First, the matter of their book (the other co-authors are Pilar Zozaya and Hidegard Klein, by the way). It’s a great volume and I wish all my students could read it. This is unlikely, though, as it costs 72.62 euros (well, 55.99 at the usual lower cost place). The students will have to share the copy I’ve bought for the library –one of the few overpriced purchases I mentioned in my previous post. Mireia and Enric explain to me that publishing houses are reluctant to issue paperback editions of academic books unless they can be widely used as textbooks. They’re aware of how the high price limits the impact of their book but there’s nothing they can do. This, as you can see, connects with my comments on the previous entry on that expensive sociology book I didn’t buy.
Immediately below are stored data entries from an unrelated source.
`src/common/cktm_regs.vh`:
```
// cktm_regs.vh - register map, field positions, reset values and timing
// counts of the clock timer.
// assumes: included by bare name from every design file of the block but the synchroniser.
`ifndef CKTM_REGS_VH
`define CKTM_REGS_VH

// ----------------------------------------------------------------------
// register offsets
// ----------------------------------------------------------------------
`define CKTM_ADDR_W          16
`define CKTM_OFS_CTRL        16'hFF78
`define CKTM_OFS_CNT_LO      16'hFF79
`define CKTM_OFS_CNT_HI      16'hFF7A
`define CKTM_OFS_IRQ_EN      16'hFFE6
`define CKTM_OFS_IRQ_FLAGS   16'hFFF6

// ----------------------------------------------------------------------
// fields
// ----------------------------------------------------------------------
`define CKTM_DATA_W          4
`define CKTM_CTRL_RUN_BIT    0
`define CKTM_CTRL_CLR_BIT    1
`define CKTM_TAP_32HZ_BIT    2
`define CKTM_TAP_8HZ_BIT     4
`define CKTM_TAP_2HZ_BIT     6
`define CKTM_TAP_1HZ_BIT     7
`define CKTM_NIBBLE_MAX      4'hF

// ----------------------------------------------------------------------
// reset values
// ----------------------------------------------------------------------
`define CKTM_RST_RUN         1'h0
`define CKTM_RST_NIBBLE      4'h0
`define CKTM_RST_IRQ_EN      4'h0
`define CKTM_RST_IRQ_FLAGS   4'h0
`define CKTM_RDATA_ZERO      4'h0

// ----------------------------------------------------------------------
// timing: 125 MHz clock, high word hold window least time
// ----------------------------------------------------------------------
`define CKTM_CLK_PERIOD_NS   8
`define CKTM_HOLD_MIN_NS     480000
// hold length in clocks: least hold time over the clock period, 60000
`define CKTM_HOLD_CYC        17'hEA60
`define CKTM_HOLD_CNT_W      17

`endif

```
`src/verilog/cktm_sync.v`:
```
// cktm_sync.v - two flip-flop synchroniser for one level.
// assumes: input may change at any time relative to clk_i.
module cktm_sync (
  input  wire clk_i,
  input  wire rst_n_i,
  input  wire ce_i,
  input  wire d_i,
  output wire q_o
);

  reg meta_ff;
  reg sync_ff;

  always @(posedge clk_i or negedge rst_n_i) begin
    if (!rst_n_i) begin
      meta_ff <= 1'h0;
      sync_ff <= 1'h0;
    end else if (ce_i) begin
      meta_ff <= d_i;
      sync_ff <= meta_ff;
    end
  end

  assign q_o = sync_ff;

endmodule

```
`src/verilog/cktm_flags.v`:
```
// cktm_flags.v - falling edge detect of the four interrupt taps and the
// sticky, write-one-to-clear flag register.
// assumes: tap values of the count before and after each clock edge.
`include "cktm_regs.vh"

module cktm_flags (
  input  wire       clk_i,
  input  wire       rst_n_i,
  input  wire       ce_i,
  input  wire [7:0] cnt_now_i,
  input  wire [7:0] cnt_nxt_i,
  input  wire       edge_ok_i,
  input  wire       clr_wr_i,
  input  wire [3:0] clr_mask_i,
  output wire [3:0] flags_o
);

  reg  [3:0] flags_ff;
  wire [3:0] tap_now;
  wire [3:0] tap_nxt;
  wire [3:0] fall;
  wire [3:0] clr;

  assign tap_now = {cnt_now_i[`CKTM_TAP_1HZ_BIT], cnt_now_i[`CKTM_TAP_2HZ_BIT],
                    cnt_now_i[`CKTM_TAP_8HZ_BIT], cnt_now_i[`CKTM_TAP_32HZ_BIT]};
  assign tap_nxt = {cnt_nxt_i[`CKTM_TAP_1HZ_BIT], cnt_nxt_i[`CKTM_TAP_2HZ_BIT],
                    cnt_nxt_i[`CKTM_TAP_8HZ_BIT], cnt_nxt_i[`CKTM_TAP_32HZ_BIT]};

  assign fall = tap_now & ~tap_nxt & {4{edge_ok_i}};
  assign clr  = clr_mask_i & {4{clr_wr_i}};

  // set wins over a clear in the same cycle; mask plays no part here
  always @(posedge clk_i or negedge rst_n_i) begin
    if (!rst_n_i) begin
      flags_ff <= `CKTM_RST_IRQ_FLAGS;
    end else if (ce_i) begin
      flags_ff <= (flags_ff & ~clr) | fall;
    end
  end

  assign flags_o = flags_ff;

endmodule

```
`src/verilog/cktm_top.v`:
```
// cktm_top.v - clock timer: 8-bit tick counter read as two nibbles with a
// high word hold, run/stop and clear control, four tap interrupts.
// assumes: a 256 Hz prescaler level from the low speed oscillator domain,
// a processor register port on clk_i, one cycle strobes.
//
// Design decision made here: the strobed register port.
`include "cktm_regs.vh"

module cktm_top #(
  parameter [`CKTM_HOLD_CNT_W-1:0] HOLD_CYC = `CKTM_HOLD_CYC
) (
  input  wire                    clk_i,
  input  wire                    nrst_i,
  input  wire                    ce_i,
  input  wire                    lso_prescale_i,
  input  wire [`CKTM_ADDR_W-1:0] addr_i,
  input  wire [`CKTM_DATA_W-1:0] wdata_i,
  input  wire                    wr_i,
  input  wire                    rd_i,
  output wire [`CKTM_DATA_W-1:0] rdata_o,
  output wire [7:0]              tick_count_bits_o,
  output wire                    irq_o
);

  // ----------------------------------------------------------------------
  // address decode
  // ----------------------------------------------------------------------
  function hit;
    input [`CKTM_ADDR_W-1:0] a;
    input [`CKTM_ADDR_W-1:0] ofs;
    begin
      hit = (a == ofs);
    end
  endfunction

  // ----------------------------------------------------------------------
  // reset release
  // ----------------------------------------------------------------------
  reg rst_meta_ff;
  reg rst_sync_ff;

  always @(posedge clk_i or negedge nrst_i) begin
    if (!nrst_i) begin
      rst_meta_ff <= 1'h0;
      rst_sync_ff <= 1'h0;
    end else begin
      rst_meta_ff <= 1'h1;
      rst_sync_ff <= rst_meta_ff;
    end
  end

  wire rst_n;
  assign rst_n = rst_sync_ff;

  // ----------------------------------------------------------------------
  // prescaler input: synchronise, then rising edge steps the counter
  // ----------------------------------------------------------------------
  wire presc_sync;
  reg  presc_prev_ff;

  cktm_sync u_presc_sync (
    .clk_i   (clk_i),
    .rst_n_i (rst_n),
    .ce_i    (ce_i),
    .d_i     (lso_prescale_i),
    .q_o     (presc_sync)
  );

  always @(posedge clk_i or negedge rst_n) begin
    if (!rst_n) begin
      presc_prev_ff <= 1'h0;
    end else if (ce_i) begin
      presc_prev_ff <= presc_sync;
    end
  end

  // ----------------------------------------------------------------------
  // register strobes
  // ----------------------------------------------------------------------
  wire wr_ctrl;
  wire wr_en;
  wire wr_flags;
  wire rd_lo;
  wire rd_hi;

  assign wr_ctrl  = wr_i & hit(addr_i, `CKTM_OFS_CTRL);
  assign wr_en    = wr_i & hit(addr_i, `CKTM_OFS_IRQ_EN);
  assign wr_flags = wr_i & hit(addr_i, `CKTM_OFS_IRQ_FLAGS);
  assign rd_lo    = rd_i & hit(addr_i, `CKTM_OFS_CNT_LO);
  assign rd_hi    = rd_i & hit(addr_i, `CKTM_OFS_CNT_HI);

  // ----------------------------------------------------------------------
  // run control and mask register
  // ----------------------------------------------------------------------
  reg       count_run_control_ff;
  reg [3:0] tick_enable_ff;
  wire      count_clear_strobe;

  assign count_clear_strobe = wr_ctrl & wdata_i[`CKTM_CTRL_CLR_BIT];

  always @(posedge clk_i or negedge rst_n) begin
    if (!rst_n) begin
      count_run_control_ff <= `CKTM_RST_RUN;
      tick_enable_ff       <= `CKTM_RST_IRQ_EN;
    end else if (ce_i) begin
      if (wr_ctrl) begin
        count_run_control_ff <= wdata_i[`CKTM_CTRL_RUN_BIT];
      end
      if (wr_en) begin
        tick_enable_ff <= wdata_i;
      end
    end
  end

  wire adv;
  assign adv = count_run_control_ff & presc_sync & ~presc_prev_ff;

  // ----------------------------------------------------------------------
  // tick counter with high nibble hold
  // ----------------------------------------------------------------------
  reg  [3:0]                 cnt_lo_ff;
  reg  [3:0]                 cnt_hi_ff;
  reg                        hold_ff;
  reg                        pend_ff;
  reg  [`CKTM_HOLD_CNT_W-1:0] hold_cnt_ff;

  reg  [3:0]                 nxt_cnt_lo;
  reg  [3:0]                 nxt_cnt_hi;
  reg                        nxt_hold;
  reg                        nxt_pend;
  reg  [`CKTM_HOLD_CNT_W-1:0] nxt_hold_cnt;

  wire                       lo_carry;
  wire                       hold_timeout;

  assign lo_carry     = adv & (cnt_lo_ff == `CKTM_NIBBLE_MAX);
  assign hold_timeout = hold_ff & (hold_cnt_ff >= HOLD_CYC - 1'b1);

  always @* begin
    nxt_cnt_lo   = cnt_lo_ff;
    nxt_cnt_hi   = cnt_hi_ff;
    nxt_hold     = hold_ff;
    nxt_pend     = pend_ff;
    nxt_hold_cnt = hold_cnt_ff;
    if (count_clear_strobe) begin
      // zeroed count; the run bit alone decides whether it moves on
      nxt_cnt_lo   = `CKTM_RST_NIBBLE;
      nxt_cnt_hi   = `CKTM_RST_NIBBLE;
      nxt_hold     = 1'h0;
      nxt_pend     = 1'h0;
      nxt_hold_cnt = {`CKTM_HOLD_CNT_W{1'b0}};
    end else begin
      nxt_cnt_lo = cnt_lo_ff + {3'h0, adv};
      if (rd_lo) begin
        nxt_hold     = 1'h1;
        nxt_hold_cnt = {`CKTM_HOLD_CNT_W{1'b0}};
      end else if (hold_ff & (rd_hi | hold_timeout)) begin
        nxt_hold     = 1'h0;
        nxt_hold_cnt = {`CKTM_HOLD_CNT_W{1'b0}};
      end else if (hold_ff) begin
        nxt_hold_cnt = hold_cnt_ff + 1'b1;
      end
      if (nxt_hold) begin
        nxt_pend = pend_ff | lo_carry;
      end else begin
        nxt_cnt_hi = cnt_hi_ff + {3'h0, lo_carry} + {3'h0, pend_ff};
        nxt_pend   = 1'h0;
      end
    end
  end

  always @(posedge clk_i or negedge rst_n) begin
    if (!rst_n) begin
      cnt_lo_ff   <= `CKTM_RST_NIBBLE;
      cnt_hi_ff   <= `CKTM_RST_NIBBLE;
      hold_ff     <= 1'h0;
      pend_ff     <= 1'h0;
      hold_cnt_ff <= {`CKTM_HOLD_CNT_W{1'b0}};
    end else if (ce_i) begin
      cnt_lo_ff   <= nxt_cnt_lo;
      cnt_hi_ff   <= nxt_cnt_hi;
      hold_ff     <= nxt_hold;
      pend_ff     <= nxt_pend;
      hold_cnt_ff <= nxt_hold_cnt;
    end
  end

  assign tick_count_bits_o = {cnt_hi_ff, cnt_lo_ff};

  // ----------------------------------------------------------------------
  // interrupt flags and request
  // ----------------------------------------------------------------------
  wire [3:0] tick_flag;

  cktm_flags u_flags (
    .clk_i      (clk_i),
    .rst_n_i    (rst_n),
    .ce_i       (ce_i),
    .cnt_now_i  ({cnt_hi_ff, cnt_lo_ff}),
    .cnt_nxt_i  ({nxt_cnt_hi, nxt_cnt_lo}),
    .edge_ok_i  (~count_clear_strobe),
    .clr_wr_i   (wr_flags),
    .clr_mask_i (wdata_i),
    .flags_o    (tick_flag)
  );

  // level request while any enabled flag stands
  assign irq_o = |(tick_flag & tick_enable_ff);

  // ----------------------------------------------------------------------
  // read data, valid in the cycle after the read strobe
  // ----------------------------------------------------------------------
  reg [`CKTM_DATA_W-1:0] rdata_ff;
  reg [`CKTM_DATA_W-1:0] nxt_rdata;

  always @* begin
    nxt_rdata = `CKTM_RDATA_ZERO;
    if (rd_i) begin
      case (addr_i)
        `CKTM_OFS_CTRL:      nxt_rdata = {3'h0, count_run_control_ff};
        `CKTM_OFS_CNT_LO:    nxt_rdata = cnt_lo_ff;
        `CKTM_OFS_CNT_HI:    nxt_rdata = cnt_hi_ff;
        `CKTM_OFS_IRQ_EN:    nxt_rdata = tick_enable_ff;
        `CKTM_OFS_IRQ_FLAGS: nxt_rdata = tick_flag;
        default:             nxt_rdata = `CKTM_RDATA_ZERO;
      endcase
    end
  end

  always @(posedge clk_i or negedge rst_n) begin
    if (!rst_n) begin
      rdata_ff <= `CKTM_RDATA_ZERO;
    end else if (ce_i) begin
      rdata_ff <= nxt_rdata;
    end
  end

  assign rdata_o = rdata_ff;

endmodule

```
Money also comes up next on two other accounts: one of my students asks insistently about the price of theatre tickets in London, as Mireia and Enric explain that there theatres are full every evening. We’d already had a conversation in class about how theatre is only relatively expensive: prices run from 8 to 70 euros (for a musical), which means that at the lower end, theatre prices rise slightly above cinema’s, whereas on average a ticket costs the price of inexpensive dinner (20-30 euros). I remind my students that rock concerts and, indeed, football matches are far more expensive but, somehow, the idea that theatre is expensive sticks.

Then, there’s the problem of research costs –here we go again. Mireia brings an impressive bunch of programmes from the plays she’s seen recently in London. It’s quite clear to everyone that a committed theatre specialist cannot be simply satisfied with the texts and that what is worth researching is, as Mireia underlines, the ‘cultural experience’ that the staging of a play constitutes. Ideally, this means travelling to Britain as often as possible. She and Enric quickly explain that they’re now making the most of their research project money but that, otherwise, their research travelling is necessarily limited. Mireia also points out that you might be in London for an expensive week and miss for just one day a very relevant play…

All this might explain why, as they told me, the research project they run, ‘Contemporary British Theatre – Barcelona,’ (http://161.116.168.92/cbt_joomla/index.php) seems to be the only one of its kind in Spain. Shakespeare, of course, is, from this point of view, easier to research, as one may focus on the texts, the films and ignore, depending on the budget, how he fares on the British stage. Some irony…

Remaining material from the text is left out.